What to do about it: While it was probably true that I didn't need a mentor, I very much recognized the benefit I could get from a teacher. She had things to teach me that I wanted to learn. As soon as I course-corrected from my side and recognized the inappropriate emotional grasping I had been doing, the friction in our relationship disappeared. She stopped sniping at me, or maybe I stopped noticing it, and I learned things that I still use all the time and for which I am incredibly grateful. Even though I find myself increasingly out of alignment with her political views these days, I still refer people to learn her areas of mastery from her with the message/messenger disclaimer.
While I was able to salvage the relationship without talking to my mentor about it, most any mentor worth your time and trouble will be willing to have a discussion about the stated and unstated goals that may be operating within the relationship. Mentors who have attained a reasonably high level of spiritual mastery know and understand themselves at a deep level, and are willing to explain their internal workings in terms that are clear and free of blame. While they may not be willing or able to give us exactly what we want, they will not judge us for wanting that. Most likely, they had a similar experience along their own path as well.
#3 - We learn everything they can teach us.
Why it happens: All relationships have expiration dates. Some are fleeting encounters. Some last for a season or a few years. Some last for nearly our entire existence of being separate from the all that is. But they all end. For those on a path of conscious exploration of being, relationships tend to end when one or both parties can't or won't grow any further.
Our mentors tend to show up at the times in our lives when we are ready for their unique lessons. At that point, we either choose to grow from the lessons, or we turn away from the change and choose stagnation for the moment. Either way we decide, there is a moment in which we realize that the spark, the pull, that was there at the beginning is gone. The relationship doesn't fit anymore and we feel conflicted about that. Is the problem us, or them? Or both? Or neither?
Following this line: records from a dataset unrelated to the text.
--- src/pkg/rsm_pkg.sv ---
// Purpose: shared constants and types of the reset source monitor
// Assumes: 125 MHz sys_clk, registers reached over APB
// Notes: register data is 8 bits in the low lane of a 32-bit word
package rsm_pkg;
  // clock and timing
  localparam int CLK_PERIOD_NS = 8;
  localparam int POR_DELAY_NS = 300_000;
  localparam int MCD_TIMEOUT_NS = 100_000;
  localparam int HOLD_MIN_NS = 32;
  localparam int POR_DELAY_CYC =
    (POR_DELAY_NS + CLK_PERIOD_NS - 1) / CLK_PERIOD_NS;
  localparam int MCD_TIMEOUT_CYC =
    (MCD_TIMEOUT_NS + CLK_PERIOD_NS - 1) / CLK_PERIOD_NS;
  localparam int CNT_W = 16;
  localparam logic [CNT_W-1:0] HOLD_MIN_CYC =
    CNT_W'((HOLD_MIN_NS + CLK_PERIOD_NS - 1) / CLK_PERIOD_NS);
  //////////////////////////////////////////////////////////////////////
  // register indices, byte address is four times the index
  localparam int ADDR_W = 12;
  localparam logic [9:0] IDX_SMC = 10'h0ff;
  localparam logic [9:0] IDX_RCR = 10'h0ef;
  localparam logic [ADDR_W-1:0] ADDR_SMC = {IDX_SMC, 2'h0};
  localparam logic [ADDR_W-1:0] ADDR_RCR = {IDX_RCR, 2'h0};
  // field positions
  localparam int SMC_ON_BIT = 7;
  localparam int SMC_STAT_BIT = 6;
  localparam int RCR_PIN_BIT = 0;
  localparam int RCR_POR_BIT = 1;
  localparam int RCR_MCD_BIT = 2;
  localparam int RCR_CMP_BIT = 5;
  // reset values after power-on
  localparam logic MON_ON_RST = 1'h1;
  localparam logic VDM_SEL_RST = 1'h1;
  localparam logic MCD_EN_RST = 1'h0;
  localparam logic CMP_SEL_RST = 1'h0;
  // synchroniser lanes
  localparam int SYNC_W = 4;
  localparam int SI_SUPPLY = 0;
  localparam int SI_PIN = 1;
  localparam int SI_CMP = 2;
  localparam int SI_CLK = 3;
  //////////////////////////////////////////////////////////////////////
  typedef enum logic [1:0] {
    RSM_ST_POR = 2'h0,
    RSM_ST_RUN = 2'h1,
    RSM_ST_HOLD = 2'h3
  } rsm_state_t;
  typedef enum logic [1:0] {
    RSM_CAUSE_VDM = 2'h0,
    RSM_CAUSE_PIN = 2'h1,
    RSM_CAUSE_MCD = 2'h2,
    RSM_CAUSE_CMP = 2'h3
  } rsm_cause_t;
endpackage : rsm_pkg

--- src/pkg/rsm_mcd_if.sv ---
// Purpose: link between the top and the missing clock watcher
// Assumes: one clock domain, sys_clk
// Notes: clkLevel is already synchronised by the top
interface rsm_mcd_if;
  logic enable;
  logic clkLevel;
  logic missing;
  modport ctrl(output enable, output clkLevel, input missing);
  modport watch(input enable, input clkLevel, output missing);
endinterface : rsm_mcd_if

--- src/design/rsm_clock_watch.sv ---
// Purpose: one-shot timer retriggered by every edge of the watched clock
// Assumes: watched clock level arrives synchronised to sys_clk
// Notes: missing is a one-cycle pulse when the timeout is reached
module rsm_clock_watch #(
  parameter logic [rsm_pkg::CNT_W-1:0] TIMEOUT_CYC = 16'h0010
) (
  // clock and reset
  input wire logic sys_clk,
  input wire logic reset,
  // control side
  rsm_mcd_if.watch mcd
);
  import rsm_pkg::*;

  logic lastLvl_r;
  logic [CNT_W-1:0] cnt_r;
  logic missing_r;
  logic edgeSeen;

  // any change of level retriggers the one-shot
  assign edgeSeen = mcd.clkLevel != lastLvl_r;

  // previous level for edge detection
  always_ff @(posedge sys_clk or posedge reset) begin
    if (reset) begin
      lastLvl_r <= 1'h0;
    end else begin
      lastLvl_r <= mcd.clkLevel;
    end
  end

  // time since last edge, stuck high or low both count
  always_ff @(posedge sys_clk or posedge reset) begin
    if (reset) begin
      cnt_r <= '0;
    end else if (!mcd.enable || edgeSeen) begin
      cnt_r <= '0;
    end else if (cnt_r != TIMEOUT_CYC) begin
      cnt_r <= cnt_r + CNT_W'(1);
    end
  end

  // single pulse on reaching the timeout, saturation stops repeats
  always_ff @(posedge sys_clk or posedge reset) begin
    if (reset) begin
      missing_r <= 1'h0;
    end else begin
      missing_r <= mcd.enable && !edgeSeen &&
        (cnt_r == TIMEOUT_CYC - CNT_W'(1));
    end
  end

  assign mcd.missing = missing_r;
endmodule : rsm_clock_watch

--- src/design/rsm_top.sv ---
// Purpose: reset source gathering, cause flags and supply monitor control
// Assumes: reset is the power-on reset; all sources are asynchronous
// Notes: sysReset holds the core; the reset pin is open-drain
//
// Added by the designer: the APB register port.

// Summary of operation
// - low supply drives pin, holds core
// - only power-on forces monitor enable
// - monitor resets only if on and selected
// - unsettled monitor may still cause reset
// - no power-on delay after monitor reset
// - control bit 6 shows live monitor
// - control bits 5..0 read zero
// - low reset pin resets the device
// - pin reset sets cause bit 0
// - stuck clock past timeout causes reset
// - cause bit 2 flags clock loss
// - cause bit 2 write enables detector
// - clock loss, comparator leave pin alone
// - cause bit 5 write selects comparator
// - selected comparator low causes reset
// - cause bit 5 flags comparator reset
// - monitor reset leaves data memory alone
// - power-on or monitor exit sets bit 1
module rsm_top #(
  parameter logic [rsm_pkg::CNT_W-1:0] POR_DELAY =
    rsm_pkg::CNT_W'(rsm_pkg::POR_DELAY_CYC),
  parameter logic [rsm_pkg::CNT_W-1:0] MCD_TIMEOUT =
    rsm_pkg::CNT_W'(rsm_pkg::MCD_TIMEOUT_CYC)
) (
  // clock and power-on reset
  input wire logic sys_clk,
  input wire logic reset,
  // apb slave
  input wire logic psel,
  input wire logic penable,
  input wire logic pwrite,
  input wire logic [rsm_pkg::ADDR_W-1:0] paddr,
  input wire logic [31:0] pwdata,
  output logic [31:0] prdata,
  output logic pready,
  output logic pslverr,
  // supply monitor
  input wire logic supplyOk,
  output logic monitorOn,
  // comparator 0 output and watched clock
  input wire logic cmpOut,
  input wire logic monClk,
  // open-drain reset pin, active low
  input wire logic rstPinIn,
  output logic rstPinOut,
  output logic rstPinOe,
  // core reset
  output logic sysReset
);
  import rsm_pkg::*;

  logic [SYNC_W-1:0] syncA_r;
  logic [SYNC_W-1:0] syncB_r;
  logic [2:0] oeHist_r;
  logic supplyOkS;
  logic vdmReq;
  logic pinReq;
  logic mcdReq;
  logic cmpReq;
  logic anyReq;
  rsm_state_t state_r;
  rsm_state_t stNxt;
  rsm_cause_t cause_r;
  logic [CNT_W-1:0] cnt_r;
  logic holdDone;
  logic enterHold;
  logic exitHold;
  logic exitPor;
  logic sysReset_r;
  logic pinDrive_r;
  logic monOn_r;
  logic vdmSel_r;
  logic mcdEn_r;
  logic cmpSel_r;
  logic pinFlag_r;
  logic porFlag_r;
  logic mcdFlag_r;
  logic cmpFlag_r;
  logic [31:0] prdata_r;
  logic hitSmc;
  logic hitRcr;
  logic wrSmc;
  logic wrRcr;

  rsm_mcd_if mcdLink ();

  ////////////////////////////////////////////////////////////////////////
  // two-flop synchronisers for every asynchronous input
  always_ff @(posedge sys_clk or posedge reset) begin
    if (reset) begin
      syncA_r <= '0;
      syncB_r <= '0;
    end else begin
      syncA_r <= {monClk, cmpOut, rstPinIn, supplyOk};
      syncB_r <= syncA_r;
    end
  end

  // pin reads back low while we drive it, so mask it a while after
  always_ff @(posedge sys_clk or posedge reset) begin
    if (reset) begin
      oeHist_r <= 3'h7;
    end else begin
      oeHist_r <= {oeHist_r[1:0], pinDrive_r};
    end
  end

  assign supplyOkS = syncB_r[SI_SUPPLY];

  // monitor output used live, settled or not
  assign vdmReq = monOn_r && vdmSel_r && !supplyOkS;
  assign pinReq = !syncB_r[SI_PIN] && !pinDrive_r &&
    !(|oeHist_r);
  assign mcdReq = mcdLink.missing && mcdEn_r;
  assign cmpReq = cmpSel_r && !syncB_r[SI_CMP];
  assign anyReq = vdmReq || pinReq || mcdReq || cmpReq;

  ////////////////////////////////////////////////////////////////////////
  // missing clock watcher
  assign mcdLink.enable = mcdEn_r && (state_r == RSM_ST_RUN);
  assign mcdLink.clkLevel = syncB_r[SI_CLK];

  rsm_clock_watch #(
    .TIMEOUT_CYC(MCD_TIMEOUT)
  ) u_watch (
    .sys_clk(sys_clk),
    .reset(reset),
    .mcd(mcdLink.watch)
  );

  ////////////////////////////////////////////////////////////////////////
  // monitor resets skip the minimum hold so release follows the supply
  assign holdDone = (cause_r == RSM_CAUSE_VDM) ||
    (cnt_r == HOLD_MIN_CYC);

  // sequencer next state
  always_comb begin
    stNxt = state_r;
    case (state_r)
      RSM_ST_POR: begin
        if (supplyOkS && cnt_r == POR_DELAY) begin
          stNxt = RSM_ST_RUN;
        end
      end
      RSM_ST_RUN: begin
        if (anyReq) begin
          stNxt = RSM_ST_HOLD;
        end
      end
      RSM_ST_HOLD: begin
        if (!anyReq && holdDone) begin
          stNxt = RSM_ST_RUN;
        end
      end
      default: begin
        stNxt = RSM_ST_POR;
      end
    endcase
  end

  assign enterHold = (state_r == RSM_ST_RUN) && anyReq;
  assign exitHold = (state_r == RSM_ST_HOLD) && (stNxt == RSM_ST_RUN);
  assign exitPor = (state_r == RSM_ST_POR) && (stNxt == RSM_ST_RUN);

  // state and registered reset outputs
  always_ff @(posedge sys_clk or posedge reset) begin
    if (reset) begin
      state_r <= RSM_ST_POR;
      sysReset_r <= 1'h1;
      pinDrive_r <= 1'h1;
    end else begin
      state_r <= stNxt;
      sysReset_r <= stNxt != RSM_ST_RUN;
      // only power-on and supply faults pull the pin
      pinDrive_r <= (stNxt == RSM_ST_POR) ||
        ((stNxt == RSM_ST_HOLD) && (enterHold ?
        vdmReq : (cause_r == RSM_CAUSE_VDM)));
    end
  end

  // cause captured at entry, supply fault has top priority
  always_ff @(posedge sys_clk or posedge reset) begin
    if (reset) begin
      cause_r <= RSM_CAUSE_VDM;
    end else if (enterHold) begin
      if (vdmReq) begin
        cause_r <= RSM_CAUSE_VDM;
      end else if (pinReq) begin
        cause_r <= RSM_CAUSE_PIN;
      end else if (mcdReq) begin
        cause_r <= RSM_CAUSE_MCD;
      end else begin
        cause_r <= RSM_CAUSE_CMP;
      end
    end
  end

  // power-on delay counter and minimum hold counter
  always_ff @(posedge sys_clk or posedge reset) begin
    if (reset) begin
      cnt_r <= '0;
    end else if (state_r == RSM_ST_POR) begin
      if (!supplyOkS) begin
        cnt_r <= '0;
      end else if (cnt_r != POR_DELAY) begin
        cnt_r <= cnt_r + CNT_W'(1);
      end
    end else if (state_r == RSM_ST_HOLD) begin
      if (cnt_r != HOLD_MIN_CYC) begin
        cnt_r <= cnt_r + CNT_W'(1);
      end
    end else begin
      cnt_r <= '0;
    end
  end

  ////////////////////////////////////////////////////////////////////////
  // cause flags written on leaving reset
  always_ff @(posedge sys_clk or posedge reset) begin
    if (reset) begin
      pinFlag_r <= 1'h0;
      porFlag_r <= 1'h0;
      mcdFlag_r <= 1'h0;
      cmpFlag_r <= 1'h0;
    end else if (exitPor) begin
      porFlag_r <= 1'h1;
      pinFlag_r <= 1'h0;
      mcdFlag_r <= 1'h0;
      cmpFlag_r <= 1'h0;
    end else if (exitHold) begin
      // other flags keep stale values after a monitor reset
      porFlag_r <= cause_r == RSM_CAUSE_VDM;
      if (cause_r != RSM_CAUSE_VDM) begin
        pinFlag_r <= cause_r == RSM_CAUSE_PIN;
        mcdFlag_r <= cause_r == RSM_CAUSE_MCD;
        cmpFlag_r <= cause_r == RSM_CAUSE_CMP;
      end
    end
  end

  // monitor enable: power-on value only, untouched by system resets
  always_ff @(posedge sys_clk or posedge reset) begin
    if (reset) begin
      monOn_r <= MON_ON_RST;
      vdmSel_r <= VDM_SEL_RST;
    end else begin
      if (wrSmc) begin
        monOn_r <= pwdata[SMC_ON_BIT];
      end
      if (wrRcr) begin
        vdmSel_r <= pwdata[RCR_POR_BIT];
      end
    end
  end

  // detector and comparator selects drop on any reset entry
  always_ff @(posedge sys_clk or posedge reset) begin
    if (reset) begin
      mcdEn_r <= MCD_EN_RST;
      cmpSel_r <= CMP_SEL_RST;
    end else if (enterHold) begin
      mcdEn_r <= MCD_EN_RST;
      cmpSel_r <= CMP_SEL_RST;
    end else if (wrRcr) begin
      mcdEn_r <= pwdata[RCR_MCD_BIT];
      cmpSel_r <= pwdata[RCR_CMP_BIT];
    end
  end

  ////////////////////////////////////////////////////////////////////////
  // apb decode, zero wait state
  assign hitSmc = paddr == ADDR_SMC;
  assign hitRcr = paddr == ADDR_RCR;
  assign pready = 1'h1;
  assign pslverr = psel && penable && !(hitSmc || hitRcr);
  assign wrSmc = psel && penable && pwrite && hitSmc;
  assign wrRcr = psel && penable && pwrite && hitRcr;

  // read data captured in the setup cycle
  always_ff @(posedge sys_clk or posedge reset) begin
    if (reset) begin
      prdata_r <= 32'h0000_0000;
    end else if (psel && !penable) begin
      prdata_r <= 32'h0000_0000;
      if (hitSmc) begin
        prdata_r[SMC_ON_BIT] <= monOn_r;
        prdata_r[SMC_STAT_BIT] <= supplyOkS;
      end else if (hitRcr) begin
        prdata_r[RCR_PIN_BIT] <= pinFlag_r;
        prdata_r[RCR_POR_BIT] <= porFlag_r;
        prdata_r[RCR_MCD_BIT] <= mcdFlag_r;
        prdata_r[RCR_CMP_BIT] <= cmpFlag_r;
      end
    end
  end

  // core reset only; no memory clear is issued, so contents survive
  assign sysReset = sysReset_r;
  assign prdata = prdata_r;
  assign monitorOn = monOn_r;
  assign rstPinOut = 1'h0;
  assign rstPinOe = pinDrive_r;
endmodule : rsm_top

--- config.mk ---
export PLATFORM = sky130hd
export DESIGN_NAME = rsm_top
export DESIGN_NICKNAME = d
export VERILOG_FILES = /design/src/pkg/rsm_pkg.sv /design/src/pkg/rsm_mcd_if.sv /design/src/design/rsm_clock_watch.sv /design/src/design/rsm_top.sv
export SDC_FILE = /design/constraint.sdc
export NUM_CORES = 1
export LEC_CHECK = 0
export ABC_CLOCK_PERIOD_IN_PS = 5600
export BUFFER_PORTS_ARGS = -buffer_cell sky130_fd_sc_hd__clkbuf_2
export CAP_MARGIN = 0
export CELL_PAD_IN_SITES_DETAIL_PLACEMENT = 1
export CELL_PAD_IN_SITES_GLOBAL_PLACEMENT = 2
export CORE_MARGIN = 2
export CORE_UTILIZATION = 34
export CTS_BUF_LIST = sky130_fd_sc_hd__clkbuf_16
export CTS_CLUSTER_DIAMETER = 30
export CTS_CLUSTER_SIZE = 20
export DETAILED_ROUTE_END_ITERATION = 16
export PLACE_DENSITY_LB_ADDON = 0.1
export SETUP_SLACK_MARGIN = 0.2
export SLEW_MARGIN = 20
export SYNTH_ARGS = -nofsm -noshare
export SYNTH_HDL_FRONTEND = slang
export SYNTH_SLANG_ARGS = --single-unit
--- constraint.sdc ---
create_clock -name sys_clk -period 5.6 [get_ports sys_clk]
set_clock_uncertainty 0.15 [all_clocks]
set_input_delay 0.84 -clock sys_clk [delete_from_list [all_inputs] [get_ports sys_clk]]
set_output_delay 0.84 -clock sys_clk [all_outputs]
set_load 0.1 [all_outputs]
# Word-level counts from Yosys, hierarchy flattened
# Cells that the tools add are included.
# totals
reg_bits,65
latchBits,0
ram_bits,0
romBits,0
in_bits,53
out_inout_bits,38
n_memories,0
# op_classes
addsub,2
multipliers,0
n_div,0
magnitude_cmp,0
eq_ne,19
shifts,0
mux,35
bitwise_logic,0
n_reduce_logical,49
# op_table
op,count
16-bit two-way mux,7
"16-bit by 1-bit adder with 16-bit output, second input constant",2
"12-bit by 10-bit == test with 1-bit output, second input constant",2
1-bit logical AND,21
1-bit two-way mux,19
"16-bit by 14-bit == test with 1-bit output, second input constant",1
"16-bit == test, second input constant",1
"16-bit by 3-bit == test with 1-bit output, second input constant",1
"16-bit by 14-bit != test with 1-bit output, second input constant",1
"16-bit != test, second input constant",1
"16-bit by 3-bit != test with 1-bit output, second input constant",1
2-bit two-way mux,6
1-bit zero test,10
2-bit nonzero test,5
"2-bit == test, second input constant",4
1-bit logical OR,7
"2-bit by 1-bit == test with 1-bit output, second input constant",3
2-bit zero test,3
3-bit two-way mux,2
2-bit case mux with 3 select lines,1
2-bit AND reduction,2
"3-bit by 1-bit != test with 1-bit output, second input constant",1
"3-bit by 2-bit != test with 1-bit output, second input constant",1
3-bit OR reduction,1
other kinds (2),2

# Longest topological paths before layout
# Gate-level depths: netlist of the first run.
# depth
ltp_word,14
ltp_mapped,8
mapped_depth_nobuf,7

# Cells and area by module
# From an unflattened synthesis of the first run, not the netlist that was laid out.
# unflattened
cells_unflattened,326
area_unflattened_um2,3348.2
# modules_own_cells
module,instances,cells_each,area_per_inst_um2
rsm_top,1,227,2404.8
rsm_clock_watch,1,99,943.4

# Worst setup path after synthesis of the first run
# Ideal clock, no wire load.
# synth_timing
path_type,input to output
from,input port paddr[0] (netlist bit)
to,output port pslverr
arrival_ps,2114
required_time_ps,4610
slack_ps,2496
path_stages,3
path_buffers,0
path_cell_list,nand4bb_1 > or4_1 > and3_1
# synth_between
elab_chain_cells,4
elab_cells_between_ends,5
cone_classes,2 x eq/ne; 3 x reduce/logical
# synth_lines
element,line_no,source
from (decl),rsm_top.sv:39,"input wire logic [rsm_pkg::ADDR_W-1:0] paddr,"
12-bit by 10-bit == test with 1-bit output (on tied branches),"rsm_top.sv:279, rsm_top.sv:280",
1-bit logical OR *,rsm_top.sv:282,assign pslverr = psel && penable && !(hitSmc || hitRcr);
1-bit zero test *,rsm_top.sv:282,
1-bit logical AND *,rsm_top.sv:282,
to (decl),rsm_top.sv:43,"output logic pslverr,"
# Every way passes the cells marked *; elsewhere a longest branch is shown, timed or not.

# Final worst setup path of the first run
# Ends and elaborated chain as after synthesis.

==> out/metrics.yaml, run 1 <==
synthesis:
  netlist_top_cells_count: "58 x dfrtp_1, 36 x nand2_1, 28 x buf_4, 28 x nor2_1, 20 x a21oi_1"
  yosysMostFrequentCell: "dfrtp_1"
  syn_area_per_cell_sq_um: 9.77
  syn_inst: 329
  syn_area_sq_um: 3210
  synthArstFlopShare: 1.00
  synth_ff_type: "dfrtp_1"
  yosysUniqueCellTypes: 48
  ys_seq_elements: 65
  netlist.area_leader.share: 0.452
  synthTopCellsByArea: "dfrtp_1 45%, buf_4 6.5%, dfstp_2 5.7%"
  synth_top_cell_by_area: "dfrtp_1"
  yosys_warnings: 0
  ys_seq_area_frac: 0.509
  synth-edff-count: 0
power_and_ir_drop:
  peakVddDrop_uv: 148
  power_leakage_nw: 1.64
  p_per_area_nw_per_um2: 318
global_route:
  grt_first_pass_wirelength_um: 11700
  track_usage: 0.144
  grt_overflow: 0
  antenna_found_initial: 0
  grt_max_degree: 66
  grt_pass1_vias: 2388
place:
  place_ws_ns: 2.34
  portBuffers: 34
  dpl.hpwl_um: 4860
  routabilityCongestion: 0.699
timing:
  fmax_mhz: 307
  rsz0062_at_grt: "no"
  post-route-period-util: 0.582
  tns_ns: 0
  fin_ws_ns: 2.34
  slew_headroom: 0.317
  hold_violations: 0
  final_max_slew_viol_count: 0
  setup_violations: 0
  tightest_slew_ns: 1.02
  period_needed_ns: 3.26
critical_path:
  slowest_delay_ns: 0.58
  cp_top_family: "simple AND/OR/NAND/NOR gates"
  path_buf_inv: 2
  slowest_stage: "or4_1"
  cp_max_fo: 3
  cp_common_cell: "clkbuf_2"
  cp.arrival_ns: 2.27
  worst_setup_path_end_kind: "output port"
  reg2reg_slack_ns: 2.81
  worst-setup-path-type: "input port to output port"
  cp_data_required_time_ns: 4.61
  critPathLaunchType: "input port"
  cp_cell_sequence: "clkbuf_2, nand4bb_1, or4_1, and3_1, clkbuf_2"
cts:
  clk_path_buf_depth: 2
  cts_buffers: 9
  htreeDepth: 3
  cts-resized-gates: 0
  clkSlewWorstSetupHoldPaths_ns: 0.06
  cts_root_buffer: "clkbuf_16"
  tritoncts: "done"
  numClockSinks: 65
  post-cts-setup-buffers: 0
  worstSkewPairLatency_ns: 0.32
  hold_buffers: 0
floorplanning:
  io-pin-count: 91
  die_w_um: 101
  core_area_sq_um: 9200
  start_util: 0.350
  rows: 35
  die-area_sq_um: 10200
  die_y_um: 101
final_layout:
  final_nets: 425
  insertedDiodeCount: 0
  drive_gt1_frac: 0.185
  area_growth_syn_to_layout_pct: 15.5
drt:
  via_count: 2336
  post-route-drc-count: 0
  antenna_left: 0
  drt_iter0_drc: 40
  wl_per_cell_um: 13.9
  drtPass1Iterations: 4
  via_per_inst: 4.83
  drt_wl_total_um: 6730
hold_path:
  hold_path_class: "register to register"
status:
  status: "finished, final reports clean"
flow_run:
  cap_violations: 0
## cell families (layout without fill, tap and decap cells)
logic type,count (synthesis),count (layout),share of synthesized area
and+or+nand+nor,143,143,0.236
DFF,65,65,0.509
buffers and inverters,46,64,0.0868
AOI/OAI and AO/OA,44,44,0.0794
xor gates and xnor gates,20,20,0.0545
muxes,5,5,0.0163
adders and majority gates,4,4,0.0156
other,2,28,0.00234
## power breakdown
group	internal (mW)	switching, mW
Clock	0.385	0.198
Sequential	0.475	0.00401
Combinational	0.0129	0.105
Total	0.873	0.307
## final timing paths
path / startpoint / to / depth (start not counted)
min in group asynchronous: reset / cnt_r[5] / 3
hold / removal: syncA_r[0] / syncB_r[0] / 0
setup reg to reg: cnt_r[0] / cnt_r[7] / 7
max in group asynchronous: reset / cause_r[1] / 3
hold reg to reg: syncA_r[0] / syncB_r[0] / 0
setup / recovery: paddr[0] / pslverr / 5
## state kept, by name, indices dropped and copies added, names as in the netlist, 2 cells and up
| name | count |
|---|---|
| cnt_r | 16 |
| u_watch.cnt_r | 16 |
| prdata | 6 |
| syncA_r | 4 |
| syncB_r | 4 |
| oeHist_r | 3 |
| cause_r | 2 |
| state_r | 2 |
## cells in the final DEF (no fill, tap or decap), drive strengths merged, types with 11 or more instances in the layout
master  Yosys  layout
a21oi      20      20
clkbuf      5      43
conb        2      28
dfrtp      58      58
inv        12      12
nand2      36      36
nand3      14      14
nor2       29      29
o21ai      13      13
or3        11      11
## through the flow
step / instances / instance area [sq um] / hold WS, ns / utilization / power, mW
global placement: 468 / 3400 / 0.184 / 0.370 / 0.606
floorplan: 355 / 3310 / 0.181 / - / 0.604
finish: 484 / 3710 / 0.197 / 0.404 / 1.18
detailed placement: 468 / 3400 / 0.186 / 0.370 / 0.607
global route: 484 / 3710 / 0.204 / 0.404 / 1.23
CTS: 484 / 3710 / 0.199 / 0.404 / 1.20
## metal layers
layer | wire length, um | share of wire | GRT usage
met5 | 0 | 0 | 0
met4 | 83 | 0.012 | 0.0437
met3 | 209 | 0.031 | 0.0373
met2 | 3160 | 0.47 | 0.222
met1 | 3280 | 0.49 | 0.200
What it looks like: After being with my first mentor for five years, it started to feel like it wasn't a good fit anymore. I was feeling called more in the direction of shamanism, and that wasn't her thing. Our personal relationship as friends also didn't feel quite right anymore. The energy exchange between us felt imbalanced once I had learned everything I wanted to learn. I was confused and didn't know how to handle the feelings I was having about the situation.
What to do about it: My recommendations here are pretty much exactly the opposite of what I did. Because of course they are. I make mistakes so you don't have to! At the time, my child was going through a lot and I was very upset by what was happening. I used the pressure I was feeling in that part of my life as an excuse to allow distance to build up between me and my mentor. Realistically, I sort of ghosted her, and I feel ashamed of that. It was a terrible thing to do. I suspect she hasn't spent more than two minutes thinking about it, but I think about it more often than I like to admit. In hindsight, I would have loved to have a quick sit-down conversation with her about my feelings and goals, to thank her profusely for all of her time and teachings, and to wish her well in her future endeavors. So... you know... maybe try that if it feels right.